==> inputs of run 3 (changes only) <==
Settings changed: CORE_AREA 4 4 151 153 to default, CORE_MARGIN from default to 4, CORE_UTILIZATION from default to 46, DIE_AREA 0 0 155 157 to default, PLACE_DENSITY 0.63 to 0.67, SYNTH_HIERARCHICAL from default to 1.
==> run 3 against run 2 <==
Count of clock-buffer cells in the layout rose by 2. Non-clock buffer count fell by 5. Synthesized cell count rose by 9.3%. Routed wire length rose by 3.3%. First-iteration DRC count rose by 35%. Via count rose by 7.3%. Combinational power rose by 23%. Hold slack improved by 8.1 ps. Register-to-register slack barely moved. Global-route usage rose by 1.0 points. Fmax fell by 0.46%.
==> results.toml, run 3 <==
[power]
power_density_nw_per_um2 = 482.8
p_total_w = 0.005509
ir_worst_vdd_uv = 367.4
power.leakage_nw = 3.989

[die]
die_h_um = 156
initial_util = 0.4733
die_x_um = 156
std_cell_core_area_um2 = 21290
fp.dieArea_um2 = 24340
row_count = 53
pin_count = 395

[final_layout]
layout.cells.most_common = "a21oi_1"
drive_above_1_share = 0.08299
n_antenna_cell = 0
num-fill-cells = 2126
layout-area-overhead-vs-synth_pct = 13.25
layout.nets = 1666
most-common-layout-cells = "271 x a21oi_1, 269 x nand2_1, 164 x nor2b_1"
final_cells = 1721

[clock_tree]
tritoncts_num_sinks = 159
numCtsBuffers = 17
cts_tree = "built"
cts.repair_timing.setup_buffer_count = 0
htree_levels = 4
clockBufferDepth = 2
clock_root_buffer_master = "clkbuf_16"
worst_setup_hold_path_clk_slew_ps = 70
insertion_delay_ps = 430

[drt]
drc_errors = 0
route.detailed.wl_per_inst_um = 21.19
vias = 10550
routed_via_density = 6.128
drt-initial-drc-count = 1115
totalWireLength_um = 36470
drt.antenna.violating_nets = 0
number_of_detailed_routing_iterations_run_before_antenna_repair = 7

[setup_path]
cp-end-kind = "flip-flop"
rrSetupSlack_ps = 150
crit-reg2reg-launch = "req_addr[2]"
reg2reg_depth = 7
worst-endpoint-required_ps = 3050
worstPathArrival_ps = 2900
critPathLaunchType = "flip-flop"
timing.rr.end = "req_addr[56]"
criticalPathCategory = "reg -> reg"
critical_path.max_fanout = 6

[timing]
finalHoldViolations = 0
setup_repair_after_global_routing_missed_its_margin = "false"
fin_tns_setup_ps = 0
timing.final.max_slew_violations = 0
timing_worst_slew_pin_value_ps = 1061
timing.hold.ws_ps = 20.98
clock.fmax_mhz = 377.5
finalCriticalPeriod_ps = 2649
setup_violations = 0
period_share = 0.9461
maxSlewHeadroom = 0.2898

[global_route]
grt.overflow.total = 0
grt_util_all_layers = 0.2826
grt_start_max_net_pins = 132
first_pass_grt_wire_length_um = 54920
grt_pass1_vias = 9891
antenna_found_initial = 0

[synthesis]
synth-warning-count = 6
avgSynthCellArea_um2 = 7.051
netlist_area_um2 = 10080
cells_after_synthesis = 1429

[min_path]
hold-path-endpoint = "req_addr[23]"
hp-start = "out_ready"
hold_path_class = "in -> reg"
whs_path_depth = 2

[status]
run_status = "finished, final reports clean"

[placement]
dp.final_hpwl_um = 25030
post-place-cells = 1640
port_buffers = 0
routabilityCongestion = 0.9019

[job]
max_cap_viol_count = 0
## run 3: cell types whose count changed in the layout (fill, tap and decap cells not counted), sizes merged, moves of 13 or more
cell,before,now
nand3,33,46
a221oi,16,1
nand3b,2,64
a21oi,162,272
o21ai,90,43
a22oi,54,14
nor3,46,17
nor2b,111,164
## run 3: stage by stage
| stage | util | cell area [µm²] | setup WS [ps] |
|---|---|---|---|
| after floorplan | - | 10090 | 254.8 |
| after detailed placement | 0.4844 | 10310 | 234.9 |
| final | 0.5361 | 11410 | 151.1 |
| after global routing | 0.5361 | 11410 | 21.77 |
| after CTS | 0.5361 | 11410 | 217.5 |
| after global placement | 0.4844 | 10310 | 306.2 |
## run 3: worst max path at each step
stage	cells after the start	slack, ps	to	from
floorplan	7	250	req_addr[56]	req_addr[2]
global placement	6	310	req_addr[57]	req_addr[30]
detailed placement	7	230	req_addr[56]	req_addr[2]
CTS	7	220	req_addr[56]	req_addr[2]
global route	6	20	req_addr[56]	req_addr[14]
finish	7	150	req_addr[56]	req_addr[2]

TASK DESCRIPTION:
Your answer must consist of every line above, transcribed verbatim.

YOUR RESPONSE:
==> inputs of run 3 (changes only) <==
Settings changed: CORE_AREA 4 4 151 153 to default, CORE_MARGIN from default to 4, CORE_UTILIZATION from default to 46, DIE_AREA 0 0 155 157 to default, PLACE_DENSITY 0.63 to 0.67, SYNTH_HIERARCHICAL from default to 1.
==> run 3 against run 2 <==
Count of clock-buffer cells in the layout rose by 2. Non-clock buffer count fell by 5. Synthesized cell count rose by 9.3%. Routed wire length rose by 3.3%. First-iteration DRC count rose by 35%. Via count rose by 7.3%. Combinational power rose by 23%. Hold slack improved by 8.1 ps. Register-to-register slack barely moved. Global-route usage rose by 1.0 points. Fmax fell by 0.46%.
==> results.toml, run 3 <==
[power]
power_density_nw_per_um2 = 482.8
p_total_w = 0.005509
ir_worst_vdd_uv = 367.4
power.leakage_nw = 3.989

[die]
die_h_um = 156
initial_util = 0.4733
die_x_um = 156
std_cell_core_area_um2 = 21290
fp.dieArea_um2 = 24340
row_count = 53
pin_count = 395

[final_layout]
layout.cells.most_common = "a21oi_1"
drive_above_1_share = 0.08299
n_antenna_cell = 0
num-fill-cells = 2126
layout-area-overhead-vs-synth_pct = 13.25
layout.nets = 1666
most-common-layout-cells = "271 x a21oi_1, 269 x nand2_1, 164 x nor2b_1"
final_cells = 1721

[clock_tree]
tritoncts_num_sinks = 159
numCtsBuffers = 17
cts_tree = "built"
cts.repair_timing.setup_buffer_count = 0
htree_levels = 4
clockBufferDepth = 2
clock_root_buffer_master = "clkbuf_16"
worst_setup_hold_path_clk_slew_ps = 70
insertion_delay_ps = 430

[drt]
drc_errors = 0
route.detailed.wl_per_inst_um = 21.19
vias = 10550
routed_via_density = 6.128
drt-initial-drc-count = 1115
totalWireLength_um = 36470
drt.antenna.violating_nets = 0
number_of_detailed_routing_iterations_run_before_antenna_repair = 7

[setup_path]
cp-end-kind = "flip-flop"
rrSetupSlack_ps = 150
crit-reg2reg-launch = "req_addr[2]"
reg2reg_depth = 7
worst-endpoint-required_ps = 3050
worstPathArrival_ps = 2900
critPathLaunchType = "flip-flop"
timing.rr.end = "req_addr[56]"
criticalPathCategory = "reg -> reg"
critical_path.max_fanout = 6

[timing]
finalHoldViolations = 0
setup_repair_after_global_routing_missed_its_margin = "false"
fin_tns_setup_ps = 0
timing.final.max_slew_violations = 0
timing_worst_slew_pin_value_ps = 1061
timing.hold.ws_ps = 20.98
clock.fmax_mhz = 377.5
finalCriticalPeriod_ps = 2649
setup_violations = 0
period_share = 0.9461
maxSlewHeadroom = 0.2898

[global_route]
grt.overflow.total = 0
grt_util_all_layers = 0.2826
grt_start_max_net_pins = 132
first_pass_grt_wire_length_um = 54920
grt_pass1_vias = 9891
antenna_found_initial = 0

[synthesis]
synth-warning-count = 6
avgSynthCellArea_um2 = 7.051
netlist_area_um2 = 10080
cells_after_synthesis = 1429

[min_path]
hold-path-endpoint = "req_addr[23]"
hp-start = "out_ready"
hold_path_class = "in -> reg"
whs_path_depth = 2

[status]
run_status = "finished, final reports clean"

[placement]
dp.final_hpwl_um = 25030
post-place-cells = 1640
port_buffers = 0
routabilityCongestion = 0.9019

[job]
max_cap_viol_count = 0
## run 3: cell types whose count changed in the layout (fill, tap and decap cells not counted), sizes merged, moves of 13 or more
cell,before,now
nand3,33,46
a221oi,16,1
nand3b,2,64
a21oi,162,272
o21ai,90,43
a22oi,54,14
nor3,46,17
nor2b,111,164
## run 3: stage by stage
| stage | util | cell area [µm²] | setup WS [ps] |
|---|---|---|---|
| after floorplan | - | 10090 | 254.8 |
| after detailed placement | 0.4844 | 10310 | 234.9 |
| final | 0.5361 | 11410 | 151.1 |
| after global routing | 0.5361 | 11410 | 21.77 |
| after CTS | 0.5361 | 11410 | 217.5 |
| after global placement | 0.4844 | 10310 | 306.2 |
## run 3: worst max path at each step
stage	cells after the start	slack, ps	to	from
floorplan	7	250	req_addr[56]	req_addr[2]
global placement	6	310	req_addr[57]	req_addr[30]
detailed placement	7	230	req_addr[56]	req_addr[2]
CTS	7	220	req_addr[56]	req_addr[2]
global route	6	20	req_addr[56]	req_addr[14]
finish	7	150	req_addr[56]	req_addr[2]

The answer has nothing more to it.